HOW TO COMPLETE THIS TASK: All the entries that follow must be written out again exactly.

----

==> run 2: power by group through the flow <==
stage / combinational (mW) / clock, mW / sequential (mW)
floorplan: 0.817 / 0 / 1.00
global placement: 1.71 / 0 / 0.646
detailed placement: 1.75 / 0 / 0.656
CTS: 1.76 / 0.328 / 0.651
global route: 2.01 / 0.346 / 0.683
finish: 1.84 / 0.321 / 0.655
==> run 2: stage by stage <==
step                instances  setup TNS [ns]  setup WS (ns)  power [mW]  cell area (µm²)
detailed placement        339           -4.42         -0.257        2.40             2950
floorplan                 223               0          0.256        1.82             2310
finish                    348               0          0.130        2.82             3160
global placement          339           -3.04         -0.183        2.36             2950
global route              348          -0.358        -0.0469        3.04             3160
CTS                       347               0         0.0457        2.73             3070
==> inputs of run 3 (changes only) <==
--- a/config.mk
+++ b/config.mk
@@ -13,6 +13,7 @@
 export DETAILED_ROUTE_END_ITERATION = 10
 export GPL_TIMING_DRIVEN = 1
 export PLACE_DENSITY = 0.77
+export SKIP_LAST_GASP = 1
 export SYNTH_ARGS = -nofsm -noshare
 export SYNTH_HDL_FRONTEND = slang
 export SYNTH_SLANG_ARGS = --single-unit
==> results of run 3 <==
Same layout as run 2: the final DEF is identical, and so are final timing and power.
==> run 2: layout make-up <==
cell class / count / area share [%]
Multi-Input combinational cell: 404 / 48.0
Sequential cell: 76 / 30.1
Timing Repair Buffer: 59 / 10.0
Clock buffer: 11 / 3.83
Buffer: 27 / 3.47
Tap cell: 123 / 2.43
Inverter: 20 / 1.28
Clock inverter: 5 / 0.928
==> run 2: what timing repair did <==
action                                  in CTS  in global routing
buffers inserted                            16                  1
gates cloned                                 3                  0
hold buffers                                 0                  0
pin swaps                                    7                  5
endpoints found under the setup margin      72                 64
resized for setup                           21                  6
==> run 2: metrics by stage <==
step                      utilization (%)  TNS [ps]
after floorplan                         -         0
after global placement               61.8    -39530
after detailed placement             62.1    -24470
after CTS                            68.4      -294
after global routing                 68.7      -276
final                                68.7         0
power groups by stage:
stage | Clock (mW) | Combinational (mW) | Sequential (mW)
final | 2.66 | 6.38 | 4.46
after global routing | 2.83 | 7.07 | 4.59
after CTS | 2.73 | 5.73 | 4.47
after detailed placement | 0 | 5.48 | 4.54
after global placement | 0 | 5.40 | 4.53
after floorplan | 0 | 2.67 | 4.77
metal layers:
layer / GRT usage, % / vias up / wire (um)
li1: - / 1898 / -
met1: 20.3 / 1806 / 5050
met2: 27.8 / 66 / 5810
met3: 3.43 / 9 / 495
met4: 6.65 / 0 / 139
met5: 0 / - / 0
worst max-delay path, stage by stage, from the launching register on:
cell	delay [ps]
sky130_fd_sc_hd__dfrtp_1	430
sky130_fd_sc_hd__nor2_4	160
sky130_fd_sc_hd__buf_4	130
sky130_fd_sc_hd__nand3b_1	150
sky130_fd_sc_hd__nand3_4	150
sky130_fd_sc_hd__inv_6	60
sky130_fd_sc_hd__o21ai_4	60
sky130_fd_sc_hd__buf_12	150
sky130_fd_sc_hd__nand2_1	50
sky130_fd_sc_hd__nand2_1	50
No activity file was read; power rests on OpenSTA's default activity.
$ cat config.mk
export PLATFORM = sky130hd
export DESIGN_NAME = uart_rx_frontend_flat
export DESIGN_NICKNAME = d
export VERILOG_FILES = /design/src/rtl/uart_pkg.sv /design/src/rtl/uart_rx_frontend_if.sv /design/src/rtl/uart_baud_tick.sv /design/src/rtl/uart_rx_frontend.sv /design/src/flat_wrapper.sv
export SDC_FILE = /design/constraint.sdc
export NUM_CORES = 1
export LEC_CHECK = 0
export CAP_MARGIN = 10
export CORE_UTILIZATION = 28
export DETAILED_ROUTE_END_ITERATION = 16
export DONT_BUFFER_PORTS = 1
export MAX_ROUTING_LAYER = met4
export PLACE_DENSITY = 0.4
export SYNTH_ARGS = -nofsm -noshare
export SYNTH_HDL_FRONTEND = slang
export SYNTH_SLANG_ARGS = --single-unit
$ cat constraint.sdc
create_clock -name clk_50Mhz -period 4.2 [get_ports clk_50Mhz]
set_input_delay 0.84 -clock clk_50Mhz [delete_from_list [all_inputs] [get_ports clk_50Mhz]]
set_output_delay 0.84 -clock clk_50Mhz [all_outputs]
set_load 0.03 [all_outputs]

----

COMPLETED EXERCISE:
==> run 2: power by group through the flow <==
stage / combinational (mW) / clock, mW / sequential (mW)
floorplan: 0.817 / 0 / 1.00
global placement: 1.71 / 0 / 0.646
detailed placement: 1.75 / 0 / 0.656
CTS: 1.76 / 0.328 / 0.651
global route: 2.01 / 0.346 / 0.683
finish: 1.84 / 0.321 / 0.655
==> run 2: stage by stage <==
step                instances  setup TNS [ns]  setup WS (ns)  power [mW]  cell area (µm²)
detailed placement        339           -4.42         -0.257        2.40             2950
floorplan                 223               0          0.256        1.82             2310
finish                    348               0          0.130        2.82             3160
global placement          339           -3.04         -0.183        2.36             2950
global route              348          -0.358        -0.0469        3.04             3160
CTS                       347               0         0.0457        2.73             3070
==> inputs of run 3 (changes only) <==
--- a/config.mk
+++ b/config.mk
@@ -13,6 +13,7 @@
 export DETAILED_ROUTE_END_ITERATION = 10
 export GPL_TIMING_DRIVEN = 1
 export PLACE_DENSITY = 0.77
+export SKIP_LAST_GASP = 1
 export SYNTH_ARGS = -nofsm -noshare
 export SYNTH_HDL_FRONTEND = slang
 export SYNTH_SLANG_ARGS = --single-unit
==> results of run 3 <==
Same layout as run 2: the final DEF is identical, and so are final timing and power.
==> run 2: layout make-up <==
cell class / count / area share [%]
Multi-Input combinational cell: 404 / 48.0
Sequential cell: 76 / 30.1
Timing Repair Buffer: 59 / 10.0
Clock buffer: 11 / 3.83
Buffer: 27 / 3.47
Tap cell: 123 / 2.43
Inverter: 20 / 1.28
Clock inverter: 5 / 0.928
==> run 2: what timing repair did <==
action                                  in CTS  in global routing
buffers inserted                            16                  1
gates cloned                                 3                  0
hold buffers                                 0                  0
pin swaps                                    7                  5
endpoints found under the setup margin      72                 64
resized for setup                           21                  6
==> run 2: metrics by stage <==
step                      utilization (%)  TNS [ps]
after floorplan                         -         0
after global placement               61.8    -39530
after detailed placement             62.1    -24470
after CTS                            68.4      -294
after global routing                 68.7      -276
final                                68.7         0
power groups by stage:
stage | Clock (mW) | Combinational (mW) | Sequential (mW)
final | 2.66 | 6.38 | 4.46
after global routing | 2.83 | 7.07 | 4.59
after CTS | 2.73 | 5.73 | 4.47
after detailed placement | 0 | 5.48 | 4.54
after global placement | 0 | 5.40 | 4.53
after floorplan | 0 | 2.67 | 4.77
metal layers:
layer / GRT usage, % / vias up / wire (um)
li1: - / 1898 / -
met1: 20.3 / 1806 / 5050
met2: 27.8 / 66 / 5810
met3: 3.43 / 9 / 495
met4: 6.65 / 0 / 139
met5: 0 / - / 0
worst max-delay path, stage by stage, from the launching register on:
cell	delay [ps]
sky130_fd_sc_hd__dfrtp_1	430
sky130_fd_sc_hd__nor2_4	160
sky130_fd_sc_hd__buf_4	130
sky130_fd_sc_hd__nand3b_1	150
sky130_fd_sc_hd__nand3_4	150
sky130_fd_sc_hd__inv_6	60
sky130_fd_sc_hd__o21ai_4	60
sky130_fd_sc_hd__buf_12	150
sky130_fd_sc_hd__nand2_1	50
sky130_fd_sc_hd__nand2_1	50
No activity file was read; power rests on OpenSTA's default activity.
$ cat config.mk
export PLATFORM = sky130hd
export DESIGN_NAME = uart_rx_frontend_flat
export DESIGN_NICKNAME = d
export VERILOG_FILES = /design/src/rtl/uart_pkg.sv /design/src/rtl/uart_rx_frontend_if.sv /design/src/rtl/uart_baud_tick.sv /design/src/rtl/uart_rx_frontend.sv /design/src/flat_wrapper.sv
export SDC_FILE = /design/constraint.sdc
export NUM_CORES = 1
export LEC_CHECK = 0
export CAP_MARGIN = 10
export CORE_UTILIZATION = 28
export DETAILED_ROUTE_END_ITERATION = 16
export DONT_BUFFER_PORTS = 1
export MAX_ROUTING_LAYER = met4
export PLACE_DENSITY = 0.4
export SYNTH_ARGS = -nofsm -noshare
export SYNTH_HDL_FRONTEND = slang
export SYNTH_SLANG_ARGS = --single-unit
$ cat constraint.sdc
create_clock -name clk_50Mhz -period 4.2 [get_ports clk_50Mhz]
set_input_delay 0.84 -clock clk_50Mhz [delete_from_list [all_inputs] [get_ports clk_50Mhz]]
set_output_delay 0.84 -clock clk_50Mhz [all_outputs]
set_load 0.03 [all_outputs]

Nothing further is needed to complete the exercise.